Return on equity or ROE is a key measure used to assess how efficiently a company's management is utilizing the company's capital. In simpler terms, it measures the profitability of a company in relation to shareholder's equity.

See our latest analysis for Fameglow Holdings

How Do You Calculate Return On Equity?

ROE can be calculated by using the formula:

Return on Equity = Net Profit (from continuing operations) ÷ Shareholders' Equity

So, based on the above formula, the ROE for Fameglow Holdings is:

76% = HK$16m ÷ HK$21m (Based on the trailing twelve months to September 2023).

The 'return' refers to a company's earnings over the last year. So, this means that for every HK$1 of its shareholder's investments, the company generates a profit of HK$0.76.

What Is The Relationship Between ROE And Earnings Growth?

Thus far, we have learned that ROE measures how efficiently a company is generating its profits. Depending on how much of these profits the company reinvests or "retains", and how effectively it does so, we are then able to assess a company’s earnings growth potential. Assuming everything else remains unchanged, the higher the ROE and profit retention, the higher the growth rate of a company compared to companies that don't necessarily bear these characteristics.

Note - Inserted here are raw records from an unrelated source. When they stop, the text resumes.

<file path="src/core/timer_regs_regs.vh">
// Register map, field positions and reset values of the standard timer.
// Assumes byte-wide registers, each in the low lane of one 32-bit word.
`ifndef TIMER_REGS_REGS_VH
`define TIMER_REGS_REGS_VH

// ==========================================
// Byte offsets
`define OFS_CONTROL_0        8'h00
`define OFS_TIMER_CONTROL_1  8'h04
`define OFS_COUNTER_LOW      8'h08
`define OFS_COUNTER_HIGH     8'h0C
`define OFS_COMPARE_A_LOW    8'h10
`define OFS_COMPARE_A_HIGH   8'h14
`define OFS_PERIOD_COMPARE   8'h18
`define OFS_FLAGS            8'h1C

// ==========================================
// Control 0 fields
`define C0_PAUSE_BIT   7
`define C0_CLKSEL_HI   6
`define C0_CLKSEL_LO   4
`define C0_ENABLE_BIT  3
`define C0_WRITE_MASK  8'hF8

// ==========================================
// Timer control 1 fields
`define C1_MODE_HI     7
`define C1_MODE_LO     6
`define C1_PINFN_HI    5
`define C1_PINFN_LO    4
`define C1_OC_BIT      3
`define C1_POL_BIT     2
`define C1_DPX_BIT     1
`define C1_CCLR_BIT    0

// ==========================================
// Flag register fields
`define FLAG_A_BIT     0
`define FLAG_P_BIT     1

// ==========================================
// Modes and pin functions
`define MODE_COMPARE   2'h0
`define MODE_PWM       2'h2
`define MODE_TIMER     2'h3
`define PIN_NONE       2'h0
`define PIN_LOW        2'h1
`define PIN_HIGH       2'h2
`define PIN_TOGGLE     2'h3

// ==========================================
// Reset values
`define RST_BYTE       8'h00
`define RST_COUNT      16'h0000

// ==========================================
// Prescaler terminal counts
`define DIV4_LAST      6'h03
`define DIV16_LAST     6'h0F
`define DIV64_LAST     6'h3F

// ==========================================
// Bus responses
`define RESP_OKAY      2'h0
`define RESP_SLVERR    2'h2

`endif

</file>
<file path="src/core/standard_timer.v">
// 16-bit standard timer with comparators A and P, AXI4-Lite registers.
// Assumes all inputs synchronous to clk; sub_clock_tick is a one-cycle
// pulse from a slower clock divider elsewhere in the chip.
//
// Contract
// Counter readable as two zero-reset bytes
// Compare A: two RW bytes, full compare
// Compare P byte matches counter high byte
// P period P*256, zero means 65536
// Mode 00 is compare-match output mode
// Clear-select low: clear on P, both flags
// Clear-select high: clear on A, A flag
// Software must not set A to zero
// A zero: overflow at FFFF, no A flag
// Pin changes only on A match
// Pin function picks high, low, toggle
// Enable rise loads pin initial level
// Mode 11 like compare, pin unused
// Software selects PWM with 10/10
// PWM: swap bit picks period, duty
// PWM sets flags on each match
// Swap zero: period P*256, duty A
// Swap one: period A, duty P*256
// Duty at or above period: 100%
// PWM polarity, forced levels, inversion
// Enable rise clears counter; off holds
// Pin codes: none, low, high, toggle
// Counter steps once per selected tick
// Flags sticky until software clears

`timescale 1ns/100ps

`include "timer_regs_regs.vh"

module standard_timer (
   input wire clk,
   input wire rst,
   input wire [7:0] s_axi_awaddr,
   input wire s_axi_awvalid,
   output wire s_axi_awready,
   input wire [31:0] s_axi_wdata,
   input wire [3:0] s_axi_wstrb,
   input wire s_axi_wvalid,
   output wire s_axi_wready,
   output reg [1:0] s_axi_bresp,
   output reg s_axi_bvalid,
   input wire s_axi_bready,
   input wire [7:0] s_axi_araddr,
   input wire s_axi_arvalid,
   output wire s_axi_arready,
   output reg [31:0] s_axi_rdata,
   output reg [1:0] s_axi_rresp,
   output reg s_axi_rvalid,
   input wire s_axi_rready,
   input wire sub_clock_tick,
   input wire timer_clock_pin,
   output reg timer_output_pin,
   output reg timer_output_pin_oe,
   output reg a_match_flag,
   output reg p_match_flag
);

// ==========================================
// Register state
reg [7:0] control_0_reg;
reg [7:0] timer_control_1_reg;
reg [7:0] compare_a_low_reg;
reg [7:0] compare_a_high_reg;
reg [7:0] period_compare_reg;
reg [15:0] count_reg;
reg enable_prev_reg;
reg pin_level_reg;
reg [5:0] prescale_reg;
reg ext_pin_prev_reg;

wire [1:0] mode_field = timer_control_1_reg[`C1_MODE_HI:`C1_MODE_LO];
wire [1:0] pin_function_field = timer_control_1_reg[`C1_PINFN_HI:`C1_PINFN_LO];
wire output_control_bit = timer_control_1_reg[`C1_OC_BIT];
wire polarity_invert_bit = timer_control_1_reg[`C1_POL_BIT];
wire duty_period_swap_bit = timer_control_1_reg[`C1_DPX_BIT];
wire clear_select_bit = timer_control_1_reg[`C1_CCLR_BIT];
wire timer_enable_bit = control_0_reg[`C0_ENABLE_BIT];
wire pause_bit = control_0_reg[`C0_PAUSE_BIT];
wire [2:0] clock_select = control_0_reg[`C0_CLKSEL_HI:`C0_CLKSEL_LO];
wire [15:0] compare_a_value = {compare_a_high_reg, compare_a_low_reg};
wire [7:0] compare_p_value = period_compare_reg;

// ==========================================
// AXI4-Lite write channel
reg aw_held_reg;
reg w_held_reg;
reg [7:0] aw_addr_reg;
reg [7:0] w_data_reg;
reg w_lane_reg;

assign s_axi_awready = !aw_held_reg && !s_axi_bvalid;
assign s_axi_wready = !w_held_reg && !s_axi_bvalid;

wire do_write = aw_held_reg && w_held_reg && !s_axi_bvalid;
wire wr_hit = do_write && w_lane_reg;

always @(posedge clk) begin
   if (rst) begin
      aw_held_reg <= 1'b0;
      w_held_reg <= 1'b0;
      aw_addr_reg <= 8'h00;
      w_data_reg <= 8'h00;
      w_lane_reg <= 1'b0;
      s_axi_bvalid <= 1'b0;
      s_axi_bresp <= `RESP_OKAY;
   end else begin
      if (s_axi_awvalid && s_axi_awready) begin
         aw_held_reg <= 1'b1;
         aw_addr_reg <= s_axi_awaddr;
      end
      if (s_axi_wvalid && s_axi_wready) begin
         w_held_reg <= 1'b1;
         w_data_reg <= s_axi_wdata[7:0];
         w_lane_reg <= s_axi_wstrb[0];
      end
      if (do_write) begin
         aw_held_reg <= 1'b0;
         w_held_reg <= 1'b0;
         s_axi_bvalid <= 1'b1;
         s_axi_bresp <= addr_mapped(aw_addr_reg) ? `RESP_OKAY : `RESP_SLVERR;
      end else if (s_axi_bvalid && s_axi_bready) begin
         s_axi_bvalid <= 1'b0;
      end
   end
end

function addr_mapped;
   input [7:0] a;
   begin
      addr_mapped = (a[1:0] == 2'h0) && (a <= `OFS_FLAGS);
   end
endfunction

// ==========================================
// AXI4-Lite read channel
assign s_axi_arready = !s_axi_rvalid;
// Counter bytes are read one at a time, so a carry between two reads is visible

reg [7:0] read_byte;
always @* begin
   case (s_axi_araddr)
      `OFS_CONTROL_0: read_byte = control_0_reg;
      `OFS_TIMER_CONTROL_1: read_byte = timer_control_1_reg;
      // Live counter bytes
      `OFS_COUNTER_LOW: read_byte = count_reg[7:0];
      `OFS_COUNTER_HIGH: read_byte = count_reg[15:8];
      `OFS_COMPARE_A_LOW: read_byte = compare_a_low_reg;
      `OFS_COMPARE_A_HIGH: read_byte = compare_a_high_reg;
      `OFS_PERIOD_COMPARE: read_byte = period_compare_reg;
      `OFS_FLAGS: read_byte = {6'h00, p_match_flag, a_match_flag};
      default: read_byte = 8'h00;
   endcase
end

always @(posedge clk) begin
   if (rst) begin
      s_axi_rvalid <= 1'b0;
      s_axi_rdata <= 32'h00000000;
      s_axi_rresp <= `RESP_OKAY;
   end else if (s_axi_arvalid && s_axi_arready) begin
      s_axi_rvalid <= 1'b1;
      s_axi_rdata <= {24'h000000, read_byte};
      s_axi_rresp <= addr_mapped(s_axi_araddr) ? `RESP_OKAY : `RESP_SLVERR;
   end else if (s_axi_rvalid && s_axi_rready) begin
      s_axi_rvalid <= 1'b0;
   end
end

// ==========================================
// Register writes
wire flag_write = wr_hit && (aw_addr_reg == `OFS_FLAGS);
wire clr_a = flag_write && w_data_reg[`FLAG_A_BIT];
wire clr_p = flag_write && w_data_reg[`FLAG_P_BIT];

always @(posedge clk) begin
   if (rst) begin
      control_0_reg <= `RST_BYTE;
      timer_control_1_reg <= `RST_BYTE;
      // Compare A bytes reset to zero
      compare_a_low_reg <= `RST_BYTE;
      compare_a_high_reg <= `RST_BYTE;
      // Compare P byte reset to zero
      period_compare_reg <= `RST_BYTE;
   end else if (wr_hit) begin
      case (aw_addr_reg)
         `OFS_CONTROL_0: control_0_reg <= w_data_reg & `C0_WRITE_MASK;
         `OFS_TIMER_CONTROL_1: timer_control_1_reg <= w_data_reg;
         `OFS_COMPARE_A_LOW: compare_a_low_reg <= w_data_reg;
         `OFS_COMPARE_A_HIGH: compare_a_high_reg <= w_data_reg;
         `OFS_PERIOD_COMPARE: period_compare_reg <= w_data_reg;
         default: ;
      endcase
   end
end

// ==========================================
// Counter clock selection
// External pin edges are sampled, so a pin faster than clk/2 is lost; sub ticks count directly.
always @(posedge clk) begin
   if (rst) begin
      prescale_reg <= 6'h00;
      ext_pin_prev_reg <= 1'b0;
   end else begin
      prescale_reg <= prescale_reg + 6'h01;
      ext_pin_prev_reg <= timer_clock_pin;
   end
end

reg count_tick;
always @* begin
   case (clock_select)
      3'h0: count_tick = ({4'h0, prescale_reg[1:0]} == `DIV4_LAST);
      3'h1: count_tick = 1'b1;
      3'h2: count_tick = ({2'h0, prescale_reg[3:0]} == `DIV16_LAST);
      3'h3: count_tick = (prescale_reg == `DIV64_LAST);
      3'h4: count_tick = sub_clock_tick;
      3'h5: count_tick = sub_clock_tick;
      3'h6: count_tick = timer_clock_pin && !ext_pin_prev_reg;
      default: count_tick = !timer_clock_pin && ext_pin_prev_reg;
   endcase
end

// ==========================================
// Comparators
wire enable_rise = timer_enable_bit && !enable_prev_reg;
// One step per selected tick
wire step = timer_enable_bit && !enable_rise && !pause_bit && count_tick;
wire [15:0] count_inc = count_reg + 16'h0001;
// Full 16-bit compare; A of zero never matches
reg a_hit;
always @* begin
   a_hit = 1'b0;
   if (step && (compare_a_value != 16'h0000)) begin
      a_hit = (count_inc == compare_a_value);
   end
end
// P matches the high byte; zero means overflow
reg p_hit;
always @* begin
   if (compare_p_value == 8'h00) begin
      // A zero byte can never be reached, so the last count stands in
      p_hit = step && (count_reg == 16'hFFFF);
   end else begin
      p_hit = step && (count_inc == {compare_p_value, 8'h00});
   end
end
wire is_pwm = (mode_field == `MODE_PWM);

reg clear_on;
reg set_a;
reg set_p;
always @* begin
   if (is_pwm) begin
      // Swap bit picks the clearing comparator
      clear_on = duty_period_swap_bit ? a_hit : p_hit;
      // Both flags in PWM
      set_a = a_hit;
      set_p = p_hit;
   end else if (clear_select_bit) begin
      // Clear on A, P flag never set
      clear_on = a_hit;
      set_a = a_hit;
      set_p = 1'b0;
   end else begin
      // Clear on P or overflow
      clear_on = p_hit;
      set_a = a_hit;
      set_p = p_hit;
   end
end

// ==========================================
// Counter
always @(posedge clk) begin
   if (rst) begin
      count_reg <= `RST_COUNT;
      enable_prev_reg <= 1'b0;
   end else begin
      enable_prev_reg <= timer_enable_bit;
      // Enable rise restarts from zero
      if (enable_rise) begin
         count_reg <= `RST_COUNT;
      end else if (step) begin
         // Clear by match or overflow
         count_reg <= clear_on ? `RST_COUNT : count_inc;
      end
   end
end

// ==========================================
// Match flags
// Set beats a clear written in the same cycle.
always @(posedge clk) begin
   if (rst) begin
      a_match_flag <= 1'b0;
      p_match_flag <= 1'b0;
   end else begin
      // Sticky until written with one
      a_match_flag <= (a_match_flag && !clr_a) || set_a;
      p_match_flag <= (p_match_flag && !clr_p) || set_p;
   end
end

// ==========================================
// Compare-match pin level
always @(posedge clk) begin
   if (rst) begin
      pin_level_reg <= 1'b0;
   end else if (enable_rise) begin
      // Initial level on enable rise
      pin_level_reg <= output_control_bit;
   end else if (set_a && !is_pwm) begin
      // Only an A match moves the pin
      case (pin_function_field)
         `PIN_LOW: pin_level_reg <= 1'b0;
         `PIN_HIGH: pin_level_reg <= 1'b1;
         `PIN_TOGGLE: pin_level_reg <= !pin_level_reg;
         default: pin_level_reg <= pin_level_reg;
      endcase
   end
end

// ==========================================
// PWM waveform
// Duty source follows the swap bit
// Duty at or past period stays active
wire duty_a_active = (count_reg < compare_a_value);
wire duty_p_active = (compare_p_value == 8'h00) || (count_reg[15:8] < compare_p_value);
reg pwm_active;
always @* begin
   if (duty_period_swap_bit) begin
      pwm_active = duty_p_active;
   end else begin
      pwm_active = duty_a_active;
   end
end

reg pwm_level;
always @* begin
   // Active level from output control, fixed forcing
   case (pin_function_field)
      `PIN_NONE: pwm_level = !output_control_bit;
      `PIN_LOW: pwm_level = output_control_bit;
      default: pwm_level = pwm_active ? output_control_bit : !output_control_bit;
   endcase
end

// ==========================================
// Output pin
reg pin_drive_next;
always @* begin
   // Compare modes show the latched level, PWM the live waveform
   if (is_pwm) begin
      pin_drive_next = pwm_level;
   end else begin
      pin_drive_next = pin_level_reg;
   end
end

always @(posedge clk) begin
   if (rst) begin
      timer_output_pin <= 1'b0;
      timer_output_pin_oe <= 1'b0;
   end else begin
      // Timer/counter mode releases the pin
      timer_output_pin_oe <= (mode_field != `MODE_TIMER);
      // Polarity bit inverts the final level
      timer_output_pin <= pin_drive_next ^ polarity_invert_bit;
   end
end

endmodule

</file>
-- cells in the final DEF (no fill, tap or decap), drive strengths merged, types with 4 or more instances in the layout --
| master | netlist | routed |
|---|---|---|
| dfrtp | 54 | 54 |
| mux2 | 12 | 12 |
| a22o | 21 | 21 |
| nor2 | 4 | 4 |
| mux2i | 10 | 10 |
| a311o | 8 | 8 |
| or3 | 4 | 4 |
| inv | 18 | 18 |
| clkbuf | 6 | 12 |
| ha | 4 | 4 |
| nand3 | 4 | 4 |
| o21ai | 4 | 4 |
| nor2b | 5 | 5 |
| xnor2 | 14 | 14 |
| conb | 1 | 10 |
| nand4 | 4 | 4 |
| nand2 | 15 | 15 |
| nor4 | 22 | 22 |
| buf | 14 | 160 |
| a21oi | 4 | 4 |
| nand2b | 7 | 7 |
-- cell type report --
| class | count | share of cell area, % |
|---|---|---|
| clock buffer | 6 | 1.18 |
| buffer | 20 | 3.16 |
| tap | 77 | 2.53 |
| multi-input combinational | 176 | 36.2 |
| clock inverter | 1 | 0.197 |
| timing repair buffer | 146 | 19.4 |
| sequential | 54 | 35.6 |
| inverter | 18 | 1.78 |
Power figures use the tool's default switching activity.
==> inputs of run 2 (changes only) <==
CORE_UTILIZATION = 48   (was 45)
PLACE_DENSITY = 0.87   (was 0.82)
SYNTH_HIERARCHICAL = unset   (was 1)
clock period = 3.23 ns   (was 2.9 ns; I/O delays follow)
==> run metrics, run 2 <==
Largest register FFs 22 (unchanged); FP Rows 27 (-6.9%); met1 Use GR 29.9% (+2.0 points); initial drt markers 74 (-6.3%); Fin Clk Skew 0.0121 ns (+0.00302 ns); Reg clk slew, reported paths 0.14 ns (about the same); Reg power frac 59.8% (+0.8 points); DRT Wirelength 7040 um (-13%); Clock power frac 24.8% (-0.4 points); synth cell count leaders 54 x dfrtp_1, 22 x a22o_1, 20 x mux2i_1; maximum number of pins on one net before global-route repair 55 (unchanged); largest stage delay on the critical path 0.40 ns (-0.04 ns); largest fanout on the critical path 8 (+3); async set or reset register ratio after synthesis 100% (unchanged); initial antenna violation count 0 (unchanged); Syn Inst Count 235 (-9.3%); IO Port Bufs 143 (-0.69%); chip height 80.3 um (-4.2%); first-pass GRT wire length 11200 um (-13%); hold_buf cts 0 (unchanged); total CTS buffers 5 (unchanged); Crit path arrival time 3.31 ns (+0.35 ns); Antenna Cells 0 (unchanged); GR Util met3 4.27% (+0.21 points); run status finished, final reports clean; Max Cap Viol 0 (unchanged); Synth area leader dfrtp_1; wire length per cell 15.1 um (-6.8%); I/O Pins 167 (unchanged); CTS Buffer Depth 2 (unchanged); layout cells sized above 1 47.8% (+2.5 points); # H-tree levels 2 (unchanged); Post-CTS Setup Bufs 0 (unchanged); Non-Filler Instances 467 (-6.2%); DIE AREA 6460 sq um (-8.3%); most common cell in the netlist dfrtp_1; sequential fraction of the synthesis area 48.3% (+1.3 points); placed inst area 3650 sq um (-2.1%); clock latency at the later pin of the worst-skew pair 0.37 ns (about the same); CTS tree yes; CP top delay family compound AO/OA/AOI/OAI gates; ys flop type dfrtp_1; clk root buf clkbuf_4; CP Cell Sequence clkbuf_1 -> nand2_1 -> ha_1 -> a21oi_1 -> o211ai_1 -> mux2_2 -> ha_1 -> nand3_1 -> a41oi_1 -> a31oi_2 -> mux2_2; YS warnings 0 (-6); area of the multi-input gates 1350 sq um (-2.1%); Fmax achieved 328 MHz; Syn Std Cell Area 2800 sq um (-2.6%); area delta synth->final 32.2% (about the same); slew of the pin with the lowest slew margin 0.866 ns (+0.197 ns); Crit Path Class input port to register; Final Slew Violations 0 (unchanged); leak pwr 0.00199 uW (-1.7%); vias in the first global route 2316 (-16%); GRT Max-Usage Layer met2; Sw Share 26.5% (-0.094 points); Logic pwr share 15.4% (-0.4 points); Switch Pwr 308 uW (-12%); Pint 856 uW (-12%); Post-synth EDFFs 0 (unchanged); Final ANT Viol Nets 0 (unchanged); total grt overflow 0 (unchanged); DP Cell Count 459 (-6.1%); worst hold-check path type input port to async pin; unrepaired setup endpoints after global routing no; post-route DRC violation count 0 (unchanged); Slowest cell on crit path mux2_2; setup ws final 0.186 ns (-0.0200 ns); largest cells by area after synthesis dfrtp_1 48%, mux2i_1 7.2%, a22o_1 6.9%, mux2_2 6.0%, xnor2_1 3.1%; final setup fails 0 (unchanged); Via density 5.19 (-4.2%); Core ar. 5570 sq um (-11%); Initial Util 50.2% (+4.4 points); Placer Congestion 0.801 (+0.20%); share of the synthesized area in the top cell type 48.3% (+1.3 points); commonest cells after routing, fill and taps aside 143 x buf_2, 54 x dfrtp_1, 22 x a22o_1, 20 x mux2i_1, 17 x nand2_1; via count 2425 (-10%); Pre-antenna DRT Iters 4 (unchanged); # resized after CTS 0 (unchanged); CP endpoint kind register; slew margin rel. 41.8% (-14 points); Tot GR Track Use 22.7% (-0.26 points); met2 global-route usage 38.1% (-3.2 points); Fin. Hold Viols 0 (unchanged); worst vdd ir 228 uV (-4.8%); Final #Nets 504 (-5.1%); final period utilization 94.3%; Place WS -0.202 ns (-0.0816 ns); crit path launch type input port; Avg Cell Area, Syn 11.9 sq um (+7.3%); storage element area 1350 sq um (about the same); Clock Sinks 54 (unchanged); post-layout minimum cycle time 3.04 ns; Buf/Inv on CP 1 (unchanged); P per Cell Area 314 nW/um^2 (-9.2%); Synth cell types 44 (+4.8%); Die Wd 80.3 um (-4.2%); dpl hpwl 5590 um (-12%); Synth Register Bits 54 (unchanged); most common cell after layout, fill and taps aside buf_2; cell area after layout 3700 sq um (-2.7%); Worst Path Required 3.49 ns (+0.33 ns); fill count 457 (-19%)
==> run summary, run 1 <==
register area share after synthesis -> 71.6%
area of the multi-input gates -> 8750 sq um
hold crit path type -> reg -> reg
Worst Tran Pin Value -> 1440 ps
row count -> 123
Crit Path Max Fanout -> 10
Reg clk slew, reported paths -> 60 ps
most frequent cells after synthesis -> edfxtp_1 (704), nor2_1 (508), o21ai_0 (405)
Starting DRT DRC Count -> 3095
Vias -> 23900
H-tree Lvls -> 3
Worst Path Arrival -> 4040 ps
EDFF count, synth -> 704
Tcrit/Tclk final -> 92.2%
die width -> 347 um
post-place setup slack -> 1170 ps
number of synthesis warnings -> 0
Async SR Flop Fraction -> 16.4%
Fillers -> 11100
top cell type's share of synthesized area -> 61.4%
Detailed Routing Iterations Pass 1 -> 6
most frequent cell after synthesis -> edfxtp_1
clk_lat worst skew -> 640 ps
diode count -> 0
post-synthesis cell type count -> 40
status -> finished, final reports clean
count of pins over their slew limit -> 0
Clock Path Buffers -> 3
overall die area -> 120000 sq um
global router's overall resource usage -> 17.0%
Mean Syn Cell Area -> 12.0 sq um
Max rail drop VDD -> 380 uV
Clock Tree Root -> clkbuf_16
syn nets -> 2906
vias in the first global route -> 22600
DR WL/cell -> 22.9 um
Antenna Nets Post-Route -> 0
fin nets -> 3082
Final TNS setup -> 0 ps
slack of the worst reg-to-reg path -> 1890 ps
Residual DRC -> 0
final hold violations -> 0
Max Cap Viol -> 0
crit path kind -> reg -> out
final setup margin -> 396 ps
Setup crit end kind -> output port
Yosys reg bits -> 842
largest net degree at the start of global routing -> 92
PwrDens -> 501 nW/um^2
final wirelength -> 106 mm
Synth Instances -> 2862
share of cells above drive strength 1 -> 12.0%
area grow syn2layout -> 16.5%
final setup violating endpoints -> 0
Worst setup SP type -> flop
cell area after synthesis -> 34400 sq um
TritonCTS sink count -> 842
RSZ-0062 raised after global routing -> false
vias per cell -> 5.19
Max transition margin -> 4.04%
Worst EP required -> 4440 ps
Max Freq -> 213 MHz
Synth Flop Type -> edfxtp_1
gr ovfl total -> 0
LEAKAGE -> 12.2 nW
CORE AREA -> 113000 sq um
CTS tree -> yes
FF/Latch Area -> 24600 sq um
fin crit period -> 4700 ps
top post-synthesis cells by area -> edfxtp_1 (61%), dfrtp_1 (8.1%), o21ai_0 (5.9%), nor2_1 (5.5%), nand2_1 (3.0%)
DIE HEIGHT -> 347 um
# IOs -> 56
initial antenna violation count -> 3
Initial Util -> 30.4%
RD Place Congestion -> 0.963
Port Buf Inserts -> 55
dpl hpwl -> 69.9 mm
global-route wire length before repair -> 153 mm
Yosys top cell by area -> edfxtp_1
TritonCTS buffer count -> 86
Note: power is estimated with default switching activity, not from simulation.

Fameglow Holdings' Earnings Growth And 76% ROE

Firstly, we acknowledge that Fameglow Holdings has a significantly high ROE. Additionally, the company's ROE is higher compared to the industry average of 14% which is quite remarkable. This likely paved the way for the modest 15% net income growth seen by Fameglow Holdings over the past five years.

We then compared Fameglow Holdings' net income growth with the industry and we're pleased to see that the company's growth figure is higher when compared with the industry which has a growth rate of 2.9% in the same 5-year period.

SEHK:8603 Past Earnings Growth March 17th 2024

Earnings growth is an important metric to consider when valuing a stock. The investor should try to establish if the expected growth or decline in earnings, whichever the case may be, is priced in. By doing so, they will have an idea if the stock is headed into clear blue waters or if swampy waters await. One good indicator of expected earnings growth is the P/E ratio which determines the price the market is willing to pay for a stock based on its earnings prospects. So, you may want to check if Fameglow Holdings is trading on a high P/E or a low P/E, relative to its industry.

Is Fameglow Holdings Efficiently Re-investing Its Profits?

Fameglow Holdings doesn't pay any dividend currently which essentially means that it has been reinvesting all of its profits into the business. This definitely contributes to the decent earnings growth number that we discussed above.

Conclusion

Overall, we are quite pleased with Fameglow Holdings' performance. Specifically, we like that the company is reinvesting a huge chunk of its profits at a high rate of return. This of course has caused the company to see substantial growth in its earnings. If the company continues to grow its earnings the way it has, that could have a positive impact on its share price given how earnings per share influence long-term share prices. Let's not forget, business risk is also one of the factors that affects the price of the stock. So this is also an important area that investors need to pay attention to before making a decision on any business. Our risks dashboard will have the 1 risk we have identified for Fameglow Holdings.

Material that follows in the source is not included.